Back from the dead.....

Been owning the SE for little over 6 years now. It has been the best $ for the car so far. When I got it I did a ton of upkeep and upgrades and it was awesome. Now 65k later at 198XXX miles, things are looking not so perfect again. Suspensions are clunking, RMS oil leaks, Oil burns (not sure how much since some come out the seal), engine mounts are clunking, wiper failing, body paint started to fade, interior is falling apart, clutch is dying, weather seals deteriorating, and more. Basically this rig needs a refresh! This rig has been awesome for me, family/kids friendly, handles awesome ( especially with braces I built for it), enough power, and can tow go kart, trailer full of bark dust, etc.

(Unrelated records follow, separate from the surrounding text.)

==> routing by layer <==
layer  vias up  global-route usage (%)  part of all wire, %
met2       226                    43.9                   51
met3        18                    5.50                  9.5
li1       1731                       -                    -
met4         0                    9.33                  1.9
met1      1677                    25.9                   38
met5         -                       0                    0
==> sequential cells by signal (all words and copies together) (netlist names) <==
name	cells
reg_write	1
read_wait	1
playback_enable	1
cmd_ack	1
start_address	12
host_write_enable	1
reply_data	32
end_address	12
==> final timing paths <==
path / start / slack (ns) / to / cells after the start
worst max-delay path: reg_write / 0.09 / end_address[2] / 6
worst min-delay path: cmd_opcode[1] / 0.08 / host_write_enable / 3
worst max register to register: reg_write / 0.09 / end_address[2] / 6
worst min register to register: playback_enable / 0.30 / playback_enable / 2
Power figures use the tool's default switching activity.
<file path="config.mk">
export PLATFORM = sky130hd
export DESIGN_NAME = spi_command_slave
export DESIGN_NICKNAME = d
export VERILOG_FILES = /design/src/rtl/waveform_pkg.sv /design/src/rtl/spi_command_slave.sv
export VERILOG_INCLUDE_DIRS = /design/src /design/src/rtl
export SDC_FILE = /design/constraint.sdc
export NUM_CORES = 1
export LEC_CHECK = 0
export ABC_AREA = 1
export BUFFER_PORTS_ARGS = -buffer_cell sky130_fd_sc_hd__clkbuf_2
export CAP_MARGIN = 20
export CORE_MARGIN = 5
export CORE_UTILIZATION = 30
export DETAILED_ROUTE_END_ITERATION = 7
export SLEW_MARGIN = 20
export SYNTH_ARGS = -nofsm -noshare
export SYNTH_HDL_FRONTEND = slang
export SYNTH_SLANG_ARGS = --single-unit
</file>
<file path="constraint.sdc">
create_clock -name word_clock -period 5.47 [get_ports word_clock]
set_clock_uncertainty 0.1 [all_clocks]
set_input_delay 1.641 -clock word_clock [delete_from_list [all_inputs] [get_ports word_clock]]
set_output_delay 1.641 -clock word_clock [all_outputs]
set_load 0.02 [all_outputs]
</file>
<file path="src/rtl/waveform_defs.svh">
`ifndef WAVEFORM_DEFS_SVH
`define WAVEFORM_DEFS_SVH

// ----------------------------------------------------------------------
// waveform memory geometry
// ----------------------------------------------------------------------

// 1024 words of 32 bits
`define WAVE_WORD_ADDR_WIDTH 10
`define WAVE_WORD_WIDTH 32
// byte address into the same memory
`define WAVE_BYTE_ADDR_WIDTH 12
`define WAVE_SAMPLE_WIDTH 8

// ----------------------------------------------------------------------
// spi frame layout, msb first
// ----------------------------------------------------------------------

`define SPI_FRAME_BITS 56
`define SPI_COMMAND_BITS 8
`define SPI_ADDRESS_BITS 16
`define SPI_DATA_BITS 32

// register map, indexed by the low address bits
`define REG_START 2'd0
`define REG_END 2'd1
`define REG_ENABLE 2'd2
`define REG_PASS_COUNT 2'd3

`endif
</file>
<file path="src/rtl/waveform_pkg.sv">
package waveform_pkg;

	// ------------------------------------------------------------------
	// host command byte
	// ------------------------------------------------------------------

	// unlisted codes act as a no-op with a zero reply
	typedef enum logic [7:0] {
		cmd_write_reg = 8'h01,
		cmd_read_reg = 8'h02,
		cmd_write_mem = 8'h03,
		cmd_read_mem = 8'h04
	} command_t;

	// spi slave framing and handshake
	typedef enum logic [1:0] {
		spi_idle,
		spi_shifting,
		spi_requesting,
		spi_wait_release
	} spi_state_t;

	// playback address stepper
	typedef enum logic {
		seq_stopped,
		seq_playing
	} sequencer_state_t;

endpackage

</file>
<file path="src/rtl/spi_command_slave.sv">
`timescale 1ns/10ps
`include "waveform_defs.svh"

module spi_command_slave (
	input logic word_clock,
	input logic reset4_word_clock,
	input logic sck,
	input logic mosi,
	input logic ssel,
	output logic miso,
	output logic cmd_req,
	output waveform_pkg::command_t cmd_opcode,
	output logic [`SPI_ADDRESS_BITS-1:0] cmd_address,
	output logic [`SPI_DATA_BITS-1:0] cmd_data,
	input logic cmd_ack,
	input logic [`SPI_DATA_BITS-1:0] reply_data
);
	// first bit index of the data phase
	localparam int DATA_START = `SPI_FRAME_BITS - `SPI_DATA_BITS;

	waveform_pkg::spi_state_t state;
	logic [2:0] sck_pipe;
	logic [2:0] ssel_pipe;
	logic [1:0] mosi_pipe;
	logic [5:0] bit_count;
	logic [`SPI_FRAME_BITS-1:0] shift_reg;
	logic [`SPI_DATA_BITS-1:0] reply_shift;
	logic [`SPI_DATA_BITS-1:0] reply_latched;
	logic frame_pending;
	logic selected, sck_rise, sck_fall, ssel_fall, frame_valid, load_command;

	// ------------------------------------------------------------------
	// pin synchronizers and edge detect
	// ------------------------------------------------------------------

	always_ff @(posedge word_clock) begin
		if (reset4_word_clock) begin
			sck_pipe <= 3'b000;
			ssel_pipe <= 3'b111;
			mosi_pipe <= 2'b00;
		end else begin
			sck_pipe <= {sck_pipe[1:0], sck};
			ssel_pipe <= {ssel_pipe[1:0], ssel};
			mosi_pipe <= {mosi_pipe[0], mosi};
		end
	end

	assign selected = ~ssel_pipe[1];
	assign sck_rise = sck_pipe[1] & ~sck_pipe[2];
	assign sck_fall = ~sck_pipe[1] & sck_pipe[2];
	assign ssel_fall = ssel_pipe[2] & ~ssel_pipe[1];
	// only a full 56 bit frame counts
	assign frame_valid = ssel_pipe[1] & ~ssel_pipe[2] && bit_count == `SPI_FRAME_BITS;

	// bit counter saturates one past a full frame
	always_ff @(posedge word_clock) begin
		if (reset4_word_clock) begin
			bit_count <= '0;
		end else if (ssel_fall) begin
			bit_count <= '0;
		end else if (selected && sck_rise && bit_count <= `SPI_FRAME_BITS) begin
			bit_count <= bit_count + 1'b1;
		end
	end

	// mosi in on rising sck, reply out on falling sck
	always_ff @(posedge word_clock) begin
		if (selected && sck_rise) begin
			shift_reg <= {shift_reg[`SPI_FRAME_BITS-2:0], mosi_pipe[1]};
		end
		if (ssel_fall) begin
			reply_shift <= reply_latched;
		end else if (selected && sck_fall && bit_count > DATA_START
				&& bit_count <= `SPI_FRAME_BITS) begin
			reply_shift <= {reply_shift[`SPI_DATA_BITS-2:0], 1'b0};
		end
	end

	// zero during command and address phases
	assign miso = selected && bit_count >= DATA_START && reply_shift[`SPI_DATA_BITS-1];

	// ------------------------------------------------------------------
	// framing and request handshake
	// ------------------------------------------------------------------

	// a frame ending mid handshake waits for idle
	assign load_command = (state == waveform_pkg::spi_idle && (frame_pending || frame_valid))
		|| (state == waveform_pkg::spi_shifting && frame_valid);

	always_ff @(posedge word_clock) begin
		if (load_command) begin
			cmd_opcode <= waveform_pkg::command_t'(
				shift_reg[`SPI_FRAME_BITS-1 -: `SPI_COMMAND_BITS]);
			cmd_address <= shift_reg[`SPI_DATA_BITS +: `SPI_ADDRESS_BITS];
			cmd_data <= shift_reg[`SPI_DATA_BITS-1:0];
		end
	end

	always_ff @(posedge word_clock) begin
		if (reset4_word_clock) begin
			state <= waveform_pkg::spi_idle;
			frame_pending <= 1'b0;
			reply_latched <= '0;
		end else begin
			if (load_command) begin
				frame_pending <= 1'b0;
			end else if (frame_valid) begin
				frame_pending <= 1'b1;
			end
			case (state)
				waveform_pkg::spi_idle: begin
					if (load_command) begin
						state <= waveform_pkg::spi_requesting;
					end else if (ssel_fall) begin
						state <= waveform_pkg::spi_shifting;
					end
				end
				waveform_pkg::spi_shifting: begin
					if (load_command) begin
						state <= waveform_pkg::spi_requesting;
					end else if (ssel_pipe[1] & ~ssel_pipe[2]) begin
						// short or long frame, dropped
						state <= waveform_pkg::spi_idle;
					end
				end
				waveform_pkg::spi_requesting: begin
					if (cmd_ack) begin
						reply_latched <= reply_data;
						state <= waveform_pkg::spi_wait_release;
					end
				end
				default: begin
					if (!cmd_ack) begin
						state <= waveform_pkg::spi_idle;
					end
				end
			endcase
		end
	end

	assign cmd_req = (state == waveform_pkg::spi_requesting);

endmodule

</file>
; Word-level counts from Yosys, hierarchy flattened
; Cells that the tools add are included.
; W data, S select, Z words.
[totals]
ff_bits = 193
memories = 0
latch_bits = 0
ramBits = 0
mem_bits_ro = 0
elab_cells = 58
[classes]
n_reduce_logical = 18
n_bitwise = 8
muxes = 9
order_cmp = 3
mul = 0
n_eq_ne = 7
n_shift = 0
div_mod_pow = 0
addsub = 1
[ops]
columns = cell, count
row1 = $mux W32, 2
row2 = $mux W2, 6
row3 = $logic_and A1 B1 Y1, 10
row4 = $add A6 B1 Y6 const B, 1
row5 = $eq A6 B6 Y1 const B, 1
row6 = $ge A6 B5 Y1 const B, 1
row7 = $gt A6 B5 Y1 const B, 1
row8 = $le A6 B6 Y1 const B, 1
row9 = $ne A3 B3 Y1 const B, 2
row10 = $pmux W2 S3, 1
row11 = $and A1 B1 Y1, 4
row12 = $ne A4 B2 Y1 const B, 1
row13 = $not A1 Y1, 4
row14 = $reduce_and A4 Y1, 1
row15 = $reduce_or A2 Y1, 2
row16 = $eq A2 B1 Y1 const B, 1
row17 = $eq A2 B2 Y1 const B, 1
row18 = $logic_not A2 Y1, 1
row19 = $logic_or A1 B1 Y1, 2
row20 = $ne A2 B1 Y1 const B, 1
row21 = $reduce_and A2 Y1, 1
row22 = $reduce_bool A2 Y1, 1

; Longest topological paths before layout
; Gate-level depths: netlist of the first run.
[logic_depth]
ltp_word = 8
depth_mapped = 10
depth_no_buf = 10

; Worst setup path after synthesis of the first run
; OpenSTA, ideal clock, no wires.
[synth_path]
path_kind = register to register
startpoint = register bit_count[1]
endpoint = register cmd_address[0] (enable)
path_slack_ns = 2.621
stages_incl_launch_ff = 7
setup_ns = 0.429
arrival_time_ns = 2.320
cell_sequence = dfxtp_1 -> inv_1 -> ha_1 -> inv_1 -> nor2_1 -> nand3_2 -> o21ai_2
[synth_between]
elab_chain_len = 5
word_cells_on_any_way = 6
[synth_lines]
columns = element, line_no
row1 = start: declaration, spi_command_slave.sv:25  ; logic [5:0] bit_count;
row2 = start signal: assignment, spi_command_slave.sv:62  ; bit_count <= bit_count + 1'b1;
row3 = $eq A6 B6 Y1 (no line) (*), --
row4 = $logic_and A1 B1 Y1 (no line) (*), --
row5 = $logic_or A1 B1 Y1, spi_command_slave.sv:87  ; assign load_command = (state == waveform_pkg::spi_idle && (frame_pending || frame_valid))
row6 = $logic_and A1 B1 Y1, spi_command_slave.sv:87
row7 = $logic_or A1 B1 Y1 (*), spi_command_slave.sv:88  ; || (state == waveform_pkg::spi_shifting && frame_valid);
row8 = net load_command, spi_command_slave.sv:30  ; logic selected, sck_rise, sck_fall, ssel_fall, frame_valid, load_command;
row9 = end signal: assignment, spi_command_slave.sv:94  ; cmd_address <= shift_reg[`SPI_DATA_BITS +: `SPI_ADDRESS_BITS];
row10 = end: declaration, spi_command_slave.sv:13  ; output logic [`SPI_ADDRESS_BITS-1:0] cmd_address,
; Mark *: on every way through the listed nets, which the timed path passes. The rest lies on a longest branch.
; A chain may end at the register's enable or synchronous reset.

; Worst setup path in the final report of the first run
[layout_path]
startpoint = register state[1]
endpoint = output port cmd_req
[layout_between]
elab_chain_len = 1
[layout_lines]
columns = element, line_no
row1 = start: declaration, spi_command_slave.sv:21  ; waveform_pkg::spi_state_t state;
row2 = start signal: assignment, spi_command_slave.sv:101  ; state <= waveform_pkg::spi_idle;
row3 = start signal: assignment, spi_command_slave.sv:113  ; state <= waveform_pkg::spi_requesting;
row4 = start signal: assignment, spi_command_slave.sv:115  ; state <= waveform_pkg::spi_shifting;
row5 = $eq A2 B2 Y1, spi_command_slave.sv:141  ; assign cmd_req = (state == waveform_pkg::spi_requesting);
row6 = end: declaration, spi_command_slave.sv:11  ; output logic cmd_req,
; Every way passes these cells.

==> results of run 1 <==
-- layer usage --
metal | up-vias | track usage, %
met2 | 101 | 13.8
met5 | - | 0
met1 | 1732 | 12.2
li1 | 1719 | -
met4 | 0 | 3.64
met3 | 10 | 3.04
-- cell type report --
class	instances	area (um2)
repair buffers	98	498
inverters	22	82.6
clock buffers	20	437
fillers	2051	13900
multi-input cells	197	1270
flip-flops and latches	193	5310
well taps	280	350
clock inverters	12	109
-- worst max path at each step --
| stage | endpoint | slack [ps] |
|---|---|---|
| 2_1_floorplan | cmd_address[0] | 2620 |
| 3_3_place_gp | reply_latched[0] | 2250 |
| 3_5_place_dp | reply_latched[0] | 2140 |
| 4_1_cts | cmd_req | 2300 |
| 5_1_grt | miso | 2220 |
| 6_report | cmd_req | 2320 |
-- critical path, cell delays in order (launching register included) --
cell	delay [ps]
dfxtp_1	500
nand2_1	160
inv_1	140
clkbuf_2	190
-- power by group through the flow --
| stage | clock (mW) | combinational (mW) | sequential [mW] |
|---|---|---|---|
| 5_1_grt | 1.26 | 0.219 | 1.67 |
| 3_5_place_dp | 0 | 0.191 | 1.69 |
| 3_3_place_gp | 0 | 0.181 | 1.69 |
| 2_1_floorplan | 0 | 0.150 | 1.68 |
| 6_report | 1.15 | 0.192 | 1.66 |
| 4_1_cts | 1.19 | 0.192 | 1.66 |
-- metrics by stage --
step | utilization (%) | instance area (um2) | worst slack (ps) | power, mW | std cells
3_3_place_gp | 34.2 | 7500 | 2250 | 1.87 | 790
2_1_floorplan | - | 6740 | 2620 | 1.83 | 425
3_5_place_dp | 34.2 | 7500 | 2140 | 1.88 | 790
6_report | 36.6 | 8050 | 2320 | 3.01 | 822
5_1_grt | 36.6 | 8050 | 2220 | 3.14 | 822
4_1_cts | 36.6 | 8050 | 2300 | 3.05 | 822
-- synthesized netlist by cell type --
| cell type | number |
|---|---|
| inv_2 | 4 |
| mux2_2 | 6 |
| buf_2 | 6 |
| edfxtp_1 | 144 |
| a21oi_1 | 7 |
| bufbuf_8 | 1 |
| o21ai_0 | 30 |
| nor2_2 | 2 |
| dfxtp_1 | 49 |
| or2_0 | 1 |
| nand3b_1 | 2 |
| buf_6 | 3 |
| buf_4 | 1 |
| nand3_1 | 3 |
| o21ai_1 | 5 |
| nand2_2 | 3 |
| nand2_4 | 3 |
| a211oi_2 | 1 |
| inv_1 | 18 |
| xnor2_1 | 1 |
| ha_1 | 2 |
| nor2_4 | 2 |
| o21ai_2 | 1 |
| a41oi_1 | 1 |
| nor3_4 | 1 |
| nor3b_2 | 1 |
| nand4_1 | 2 |
| or2_2 | 2 |
| nor2_1 | 74 |
| nor3_1 | 1 |
| clkbuf_1 | 2 |
| a21oi_2 | 1 |
| mux2_4 | 24 |
| nand3_2 | 1 |
| nand2_1 | 19 |
| and3_1 | 1 |
-- logic make-up after synthesis --
kind of cell	synth area share [%]
xor gates and xnor gates	0.130
muxes	6.35
AOI/OAI and AO/OA	3.69
buffers and inverters	2.67
DFF	78.7
adders and majority gates	0.371
and+or+nand+nor	8.13
==> summary.txt, run 1 <==
Place
  – # port buffers: 95
  – Gp weighted congestion: 0.754
  – Post-DP HPWL: 7250 um

STA
  – Setup TNS: 0 ps
  – Maximum clock rate: 0.317 GHz
  – WHS: 311 ps
  – Slew Limit Fails: 0
  – Tmin final: 3150 ps
  – Final setup vio count: 0
  – Worst slew pin tran: 1010 ps
  – Final Hold Viols: 0
  – Final period util: 57.6%
  – Unrepaired setup endpoints after global routing: no
  – Slew margin rel.: 32.0%

CTS
  – CTS tree: done
  – Clock-pin slew on the worst setup and hold paths: 70 ps
  – Worst-Skew Late Latency: 420 ps
  – Clk buf depth: 2
  – CTS Sinks: 193
  – H-tree levels: 4
  – TritonCTS buffer count: 17
  – Hold buffers post-CTS: 0
  – # resized after CTS: 0
  – Clk root buf: clkbuf_16
  – Postcts setup bufs: 0

Power
  – Clk pwr share: 38.4%
  – Sw Share: 22.6%
  – Sequential power share: 55.2%
  – Leakage: 3.06 nW
  – Internal power: 2.33 mW
  – Power density cells: 374 mW/mm2
  – Net Switching: 0.680 mW
  – Comb power frac: 6.4%
  – Worst vdd ir: 0.187 mV

Routing
  – Met3 wire length: 619 um
  – Via density: 4.33
  – Iteration-0 DRC count of the detailed router: 198
  – Initial DRT Pass Iterations: 4
  – Routed Antenna Nets: 0
  – Met1 wire length: 5630 um
  – Total Wirelength: 11500 um
  – Wire length on met2: 5140 um
  – Top Layer Used: met4
  – Residual DRC count: 0
  – Mean routed wirelength per cell: 14.0 um
  – Vias: 3562

Finish
  – Area growth, synth to finish: 19.3%
  – Share of cells above drive strength 1: 32.8%
  – Largest register FFs: 56
  – Most common cell after layout, fill and taps aside: edfxtp_1
  – Most frequent cells in the layout: edfxtp_1, clkbuf_2, nor2_1
  – Diode count: 0
  – Nets@finish: 569

GRT
  – Gr ovfl total: 0
  – Largest net degree at the start of global routing: 57
  – Vias in the first global route: 3723
  – GRT Util Overall: 9.15%
  – Antenna violations before repair: 0
  – Global-route wire length before repair: 18900 um

Critical path
  – Reg-to-reg endpoint: cmd_data[2]
  – Worst r2r src: bit_count[0]
  – CP Launch Point: state[1]
  – Setup Crit Path Kind: flip-flop to output port
  – Crit end category: output port
  – CP Launch Type: flip-flop
  – Crit path DAT: 1410 ps
  – CP required: 3730 ps
  – Worst Reg2Reg Path Length in Cells: 7
  – Worst Path Max Fanout: 5
  – R2R setup slack: 3280 ps

Yosys
  – Register area share after synthesis: 78.7%
  – Unique masters post-synth: 36
  – Area leader, netlist: edfxtp_1
  – Mapped Area: 0.00674 mm2
  – Net Count, Synth: 465
  – Synthesis Warnings: 0
  – Flops & latches, synth: 193
  – Synth top area cells: edfxtp_1, dfxtp_1, mux2_4
  – Cell count after synthesis: 425
  – Top cell type's share of synthesized area: 64.1%
  – Synth Area per Inst: 15.9 um2

Hold path
  – HP Class: flip-flop to flip-flop
  – Hold path startpoint: mosi_pipe[0]
  – Worst hold path endpoint: mosi_pipe[1]
  – Worst hold stages: 2

Die
  – Initial Util: 30.7%
  – Rows: 54
  – Die Y: 160 um
  – Width of the die: 160 um
  – # IOs: 96
  – Die area: 0.0256 mm2
  – Core Area: 0.0220 mm2

Outcome
  – Status: complete, no violations

Job
  – Max Cap Viol: 0
Note: power is estimated with default switching activity, not from simulation.
==> run 2, diff against run 1 <==
--- a/config.mk
+++ b/config.mk
@@ -6,7 +6,7 @@
 export SDC_FILE = /design/constraint.sdc
 export NUM_CORES = 1
 export LEC_CHECK = 0
-export ABC_AREA = 1
+export ABC_AREA = 0
 export BUFFER_PORTS_ARGS = -buffer_cell sky130_fd_sc_hd__clkbuf_2
 export CAP_MARGIN = 20
 export CORE_MARGIN = 5
==> constraint.sdc (replaced) <==
create_clock -name word_clock -period 3.2 [get_ports word_clock]
set_clock_uncertainty 0.1 [all_clocks]
set_input_delay 0.96 -clock word_clock [delete_from_list [all_inputs] [get_ports word_clock]]
set_output_delay 0.96 -clock word_clock [all_outputs]
set_load 0.02 [all_outputs]
==> summary.txt, run 2 <==
Finish
  – Sequential cell area: 0.00531 mm2
  – Share of cells above drive strength 1: 24.6%
  – Most common cell after layout, fill and taps aside: nand2_1
  – Final core area utilization: 36.9%
  – Diode count: 0
  – Largest register FFs: 56
  – Filler instances: 2124
  – Multi-input logic area: 0.00127 mm2
  – Finished Layout Cells: 869
  – Area growth, synth to finish: 20.7%
  – Most frequent cells in the layout: nand2_1, edfxtp_1, clkbuf_2
  – Nets@finish: 616

Critical path
  – CP Launch Type: flip-flop
  – Worst path bufs/invs: 1
  – Crit end category: output port
  – Crit path DAT: 1550 ps
  – Crit-path leading delay family: flip-flops
  – Setup Crit Path Kind: flip-flop to output port
  – Worst path cell trace: a21oi_1 > nor3b_1 > clkbuf_2
  – CP max-delay cell: dfxtp_1
  – Worst Path Max Fanout: 7
  – CP required: 2140 ps
  – Crit path largest cell delay: 430 ps

Yosys
  – Post-synth top flop: edfxtp_1
  – Flops & latches, synth: 193
  – Area leader, netlist: edfxtp_1
  – Asr flop ratio synth: 0%
  – Cell count after synthesis: 477
  – Post-synth EDFFs: 144
  – Mapped Area: 0.00669 mm2
  – Register area share after synthesis: 79.3%
  – Synth top area cells: edfxtp_1, dfxtp_1, nand2_1
  – Net Count, Synth: 517
  – Most frequent cells after synthesis: nand2_1, edfxtp_1, dfxtp_1
  – Synth Area per Inst: 14.0 um2
  – Unique masters post-synth: 42
  – Top cell type's share of synthesized area: 64.6%
  – Synthesis Warnings: 0
  – Count leader, synth: nand2_1

CTS
  – # resized after CTS: 0
  – CTS tree: done
  – Clk buf depth: 2
  – Worst-Skew Late Latency: 430 ps
  – CTS Sinks: 193
  – Postcts setup bufs: 0
  – TritonCTS buffer count: 17
  – Hold buffers post-CTS: 0
  – H-tree levels: 4
  – Clock-pin slew on the worst setup and hold paths: 70 ps
  – Clk root buf: clkbuf_16

STA
  – Final period util: 81.6%
  – Final setup vio count: 0
  – Unrepaired setup endpoints after global routing: no
  – Setup TNS: 0 ps
  – Tmin final: 2610 ps
  – Worst slew pin tran: 739 ps
  – Worst setup slack after layout: 590 ps
  – Slew Limit Fails: 0
  – Slew margin rel.: 50.8%
  – Final Hold Viols: 0
  – WHS: 305 ps
  – Maximum clock rate: 0.383 GHz

Die
  – Initial Util: 30.6%
  – Core Area: 0.0219 mm2
  – Die Y: 159 um
  – Die area: 0.0254 mm2
  – Rows: 54
  – Width of the die: 159 um
  – # IOs: 96

Power
  – Sequential power share: 56.0%
  – Comb power frac: 1.8%
  – Net Switching: 0.996 mW
  – Leakage: 2.85 nW
  – Power density cells: 597 mW/mm2
  – Sw Share: 20.7%
  – Clk pwr share: 42.3%
  – Worst vdd ir: 0.325 mV
  – Internal power: 3.82 mW

Routing
  – Top Layer Used: met4
  – Total Wirelength: 11800 um
  – Via density: 4.37
  – Routed Antenna Nets: 0
  – Met1 wire length: 5510 um
  – Wire length on met2: 5300 um
  – Vias: 3800
  – Residual DRC count: 0
  – Initial DRT Pass Iterations: 4
  – Met3 wire length: 791 um
  – Mean routed wirelength per cell: 13.5 um
  – Iteration-0 DRC count of the detailed router: 251

GRT
  – GRT Util Overall: 9.46%
  – Vias in the first global route: 3754
  – Global-route wire length before repair: 19400 um
  – Largest net degree at the start of global routing: 57
  – Gr ovfl total: 0
  – Antenna violations before repair: 0

Place
  – Gp weighted congestion: 0.755
  – Dpl cells: 837
  – Post-DP HPWL: 7740 um
  – DP Worst Slack: 985 ps
  – # port buffers: 95

Outcome
  – Status: complete, no violations

Hold path
  – HP Class: flip-flop to flip-flop

Job
  – Max Cap Viol: 0
-- run 2: power groups by stage --
stage | clock network, mW | logic (mW) | registers, mW
final | 2.04 | 0.0852 | 2.70
after global routing | 2.19 | 0.0964 | 2.70
after CTS | 2.10 | 0.0865 | 2.70
after detailed placement | 0 | 0.0862 | 2.75
after global placement | 0 | 0.0831 | 2.75
after floorplan | 0 | 0.0518 | 2.75
-- run 2: metrics by stage --
step,power [mW],area [um2]
2_1_floorplan,2.80,6700
3_3_place_gp,2.83,7500
3_5_place_dp,2.84,7500
4_1_cts,4.89,8080
5_1_grt,4.99,8080
6_report,4.82,8080
-- run 2: metal layers --
layer	vias to the layer above	GRT usage [%]
met5	-	0
met1	1784	12.4
li1	1868	-
met2	137	14.4
met4	0	3.61
met3	11	3.39
-- run 2: area by class of cell --
type	count	area share, %
Timing Repair Buffer	103	6.79
Tap cell	280	4.34
Clock inverter	14	1.80
Sequential cell	193	65.7
Multi-Input combinational cell	254	15.8
Inverter	7	0.325
Clock buffer	18	5.31
-- run 2: cell families (layout without fill, tap and decap cells) --
family / Yosys count / count (layout) / synth area share, %
DFF: 193 / 193 / 79.3
muxes: 3 / 3 / 0.468
AOI/OAI and AO/OA: 49 / 49 / 4.71
and+or+nand+nor: 200 / 200 / 13.1
adders and majority gates: 2 / 2 / 0.374
buffers and inverters: 30 / 142 / 2.04
-- run 2: path summary, 6_finish.rpt --
check                           cells past startpoint    startpoint              end  slack, ps
worst max-delay path                                3  bit_count[3]             miso        590
worst max register to register                      6  bit_count[0]  reply_shift[28]       1000
worst min-delay path                                0  mosi_pipe[1]     shift_reg[0]        300
worst min register to register                      0  mosi_pipe[1]     shift_reg[0]        300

I do my own repair and it would cost me roughly around $1500 to get parts with majority being clutch kit (hopefully without flywheel), new suspension all around, bushings, ball joints, seals, wiper motor, brakes, weather seals, etc).Not too mention taking care of the engine oil consumption.

The only thing that is working flawlessly is headlight retrofit, yep still rocking the same and the last one I built years ago.

1. Sell it as is (hmmm wonder how much it is worth with this condition) and get another Maxima with much better condition and lower miles.
2. Fix it! but then I don't think I can do it in a couple of days while this is my daily. I probably pull the engine out and put a newer lower miles on it..maybe time to do 3.7 Swap
3. Don't fix it and run it till it dies.
4. Get a Hybrid....
5. Really want a truck, older F-150 97-03 but then this would have its own problem I'm sure.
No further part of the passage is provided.